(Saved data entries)
From an optimization exercise on the open Yosys and OpenROAD flow, aimed at small area, a short achievable clock period and few clock cycles per item; shortcuts taken in it are not production practice.
Function was checked by simulation only, so behaviour that the tests miss may differ from the original.

// alu_seq_responder
module alu_seq_responder (
  input  logic                clock,
  input  logic                clear,
  input  logic                in_valid,
  output logic                in_ready,
  input  logic [DATA_W-1:0]   a,
  input  logic [DATA_W-1:0]   b,
  input  logic [3:0]          op,
  output logic                out_valid,
  input  logic                out_ready,
  output logic [2*DATA_W-1:0] result,
  output logic                div_by_zero,
  output logic                illegal_op
);
Size: roughly 2900 cells after synthesis, ~180 flip-flops, about 140 I/O pins, about 19000 um2 of cells after synthesis.
clock: 6.0 ns
lec_check: 0
abc_area: 1
cap_margin: 20
core_margin: 2
core_utilization: 40
setup_slack_margin: 2.0
slew_margin: 20
run.sh (not shown) runs the stock make flow with config.mk's settings and CLKGATE_MAP_FILE= SYNTH_SCRIPT=/design/flow/synth_recipe.tcl, a recipe that flattens the netlist after the stock synthesis.
Testbench counts at the start, summed over its fixed seeds: cycles 12,033, items 3,200.
Then changed:
CORE_UTILIZATION = 45   (was 40)
The changed run finished clean.
Setup slack is better by 0.061 ns.
Cell count went down by 2.8%.
Count of clock-buffer cells in the layout went down by 1.
Via count went up by 0.54%.
Synthesized area does not change.
Wire length went down by 3.3%.
Then changed:
CORE_UTILIZATION = 50   (was 45)
TNS_END_PERCENT = 10   (was not set)
Effect: The new run finished clean; final cell count is unchanged; design area barely changes; sequential cell count is unchanged; utilization goes up by 5.8 points; hold slack improves by 0.022 ns; wire length is higher by 0.99%; die area shrinks by about 10%; global-route usage came out higher by 3.6 points.
Then changed:
ABC_AREA = not set   (was 1)
CORE_UTILIZATION = 40   (was 50)
SETUP_SLACK_MARGIN = 1.5   (was 2.0)
TNS_END_PERCENT = not set   (was 10)
Outcome: The new run finished with timing, DRC and antenna clean. Via count is lower by 14%. Critical path depth went down by 1.
Then changed:
ABC_AREA = 1   (was not set)
CORE_UTILIZATION = 50   (was 40)
SETUP_SLACK_MARGIN = 2.0   (was 1.5)
What happened: The new run went through all stages and came out clean; final cell count climbs by 15%; clock-buffer cell count drops by 3; setup slack improved by 0.38 ns; non-clock buffer count drops by 81; routed wire length climbs by 2.0%; die area drops by 20%; sequential share of layout area drops by 0.72 points.

* * *

alu_seq_responder, a different RTL version from the one above (not shown whole).
For scale: ~2900 cells after synthesis, about 180 flip-flops, about 140 I/O pins, about 19000 um2 of cells after synthesis.
clock: 6.0 ns
lec_check: 0
abc_area: 1
cap_margin: 20
core_margin: 2
core_utilization: 45
setup_slack_margin: 2.0
slew_margin: 20
Testbench counts at the start, summed over its fixed seeds: cycles 12,033, items 3,200.
Then changed:
CORE_UTILIZATION = 50   (was 45)
SETUP_SLACK_MARGIN = 1.75   (was 2.0)
Effect:
- The new run produced a clean layout
- routed wire length drops by 9.6%
- hold slack improves by 0.015 ns
- worst setup slack degrades by 0.23 ns
- area after synthesis stays the same
- sequential share of layout area rose by 1.4 points

* * *

Setup of the previous run:
alu_seq_responder, a different RTL version from the one above (not shown whole).
For scale: ~140 I/O pins.
Settings: LEC_CHECK=0, CAP_MARGIN=20, CORE_MARGIN=2, CORE_UTILIZATION=40, SLEW_MARGIN=20; clock period 6.0 ns.
The previous run closes out successfully: all stages finished, all timing, DRC and antenna checks passed.
Testbench counts of the previous run, summed over its fixed seeds: cycles 12,033, items 3,200.
For the current run, these inputs were changed with respect to the previous run:
Settings: SETUP_SLACK_MARGIN now 2.5, previously not set; ABC_AREA now 1, previously not set.
[summary]
The current run reached the final stage; the timing, DRC and antenna checks on its layout passed.
The previous run reports its worst setup path endpoint as ra[25] while the current run reports rb[28].
Of the current run and the previous run, the current run shows the lower pin count of the biggest net entering global routing, with the previous run above it.
Compared with the previous run, in the current run average wire per cell in the routed design lower; transition time at the pin with the least slew margin higher; routed wire length higher; path length in cells of the critical path higher.

* * *

Setup of job 101:
RTL: one of the versions met above, not the one the previous note started from.
For scale: roughly 2900 cells after synthesis, ~180 flip-flops, ~140 I/O pins, roughly 0.019 mm^2 of cells after synthesis.
make LEC_CHECK=0 ABC_AREA=1 CAP_MARGIN=20 CORE_MARGIN=2 CORE_UTILIZATION=40 SETUP_SLACK_MARGIN=2.0 SLEW_MARGIN=20 finish   # period 6.0 ns
Job 101: full flow OK, the timing, DRC and antenna checks passed
Testbench counts of job 101, summed over its fixed seeds: cycles 12,033, items 3,200.
The following lists how job 102 was set up differently from job 101:
Settings: changing CORE_UTILIZATION from 40 to 50; setting TNS_END_PERCENT to 10 for the first time.
==> run summary <==
For job 102 and job 101, there was not a single run that failed to finish clean. Compared with job 101, job 102 shows a higher total number of cells along the worst setup path. As far as clock buffer count from CTS goes, job 101 and job 102 are indistinguishable; the numbers are identical. Measured against each other, job 102 and job 101 differ in worst slew slack as a fraction of its limit, the lower figure coming from job 102. Sequential share of layout area was lower in job 101 than in job 102. In the reports for job 102 and job 101, the larger floorplan die width belongs to job 101. Initial core utilization is lower on job 101. Measured against job 101, the per-cell via count in the routed design of job 102 comes out at 1.08 times the reference value. Looking at non-clock buffer instance count of the final layout, job 102 sits 37 lower than job 101 does.
Input changes introduced in job 103 (baseline for comparison: job 102):
Settings: TNS_END_PERCENT no longer set, was 10; CORE_UTILIZATION now 55, was 50.
### Flow results
- Both conditions hold for job 103: the flow ran to the end and the final layout passed the timing, DRC and antenna checks.
- Job 102 → job 103: final worst clock skew shows an increase of 0.0037 ns; setup slack decreased by 0.20 ns relative to the old numbers; number of ordinary and repair buffers in the finished layout rose 19.
- Comparing job 102 against job 103, there is no change at all in flip-flop and latch count.
- Job 103 vs job 102, cell count after placement went down by about 1.6%.
- Job 102 and job 103 ended up with nearly the same synthesized area per cell.
- Between job 102 and job 103, the routing usage on met3 is lower for job 102.
- Job 103 vs job 102: worst path buffer plus inverter count up in job 103
- Re sum of routed wire length over all layers: job 102 was higher than job 103.
- Final cell area excluding filler cells ended up 1.1% higher on job 103 than on job 102.

## separate check: timing with driven ports
No port has a modelled driver above. Below, the same layouts with a new extraction and two added sets of constraints. Step 1, drivers: a clkbuf_16 drives clock and a buf_2 each remaining input, both assumed. Step 2 times the ports against the registers' clock, not the clock port: input delays grow and output delays shrink by t, the midpoint of the rising clock arrivals with the driver on. Three values: no drivers, after step 1, after step 2; two values: the first two.
| run | t (ns) | slack for setup (ns) | worst hold slack (ns) | latest minus earliest clock arrival (ns) | worst slew at a driven data input, ns |
|---|---|---|---|---|---|
| the first run of note 1 | 0.567 | 1.901 / 1.901 / 1.578 | 0.424 / 0.424 / 0.424 | 0.020 / 0.021 | 0.05 |
| the second run of note 1 | 0.550 | 1.962 / 1.962 / 1.623 | 0.432 / 0.432 / 0.432 | 0.019 / 0.019 | 0.04 |
| the third run of note 1 | 0.558 | 1.610 / 1.610 / 1.401 | 0.454 / 0.454 / 0.454 | 0.019 / 0.018 | 0.05 |
| the fourth run of note 1 | 0.524 | 1.473 / 1.473 / 1.446 | 0.434 / 0.434 / 0.434 | 0.015 / 0.015 | 0.06 |
| the fifth run of note 1 | 0.556 | 1.856 / 1.856 / 1.544 | 0.449 / 0.449 / 0.449 | 0.014 / 0.014 | 0.04 |
| the first run of note 2 | 0.565 | 1.857 / 1.876 / 1.333 | 0.422 / 0.422 / 0.422 | 0.017 / 0.017 | 0.05 |
| the second run of note 2 | 0.546 | 1.628 / 1.628 / 1.452 | 0.437 / 0.437 / 0.437 | 0.019 / 0.018 | 0.06 |
| the previous run | 0.526 | 0.525 / 0.525 / 0.525 | 0.425 / 0.425 / 0.425 | 0.016 / 0.016 | 0.07 |
| the current run | 0.562 | 1.890 / 1.890 / 1.890 | 0.456 / 0.456 / 0.456 | 0.020 / 0.019 | 0.04 |
| job 101 | 0.555 | 1.892 / 1.892 / 1.632 | 0.426 / 0.426 / 0.426 | 0.017 / 0.018 | 0.05 |
| job 102 | 0.536 | 1.797 / 1.797 / 1.547 | 0.438 / 0.438 / 0.438 | 0.015 / 0.016 | 0.04 |
| job 103 | 0.518 | 1.596 / 1.596 / 1.565 | 0.421 / 0.421 / 0.421 | 0.019 / 0.019 | 0.05 |
After both steps every run listed still meets setup and hold. For the first run of note 2, which loses most, drivers alone change the setup slack by +0.019 ns; drivers and shift together by -0.524 ns.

■ **WORK TASK**
Counting only lines with the word "driven" in them, say how many there are in the entries above, with no other words.

■ **RESULT OF THIS TASK**
2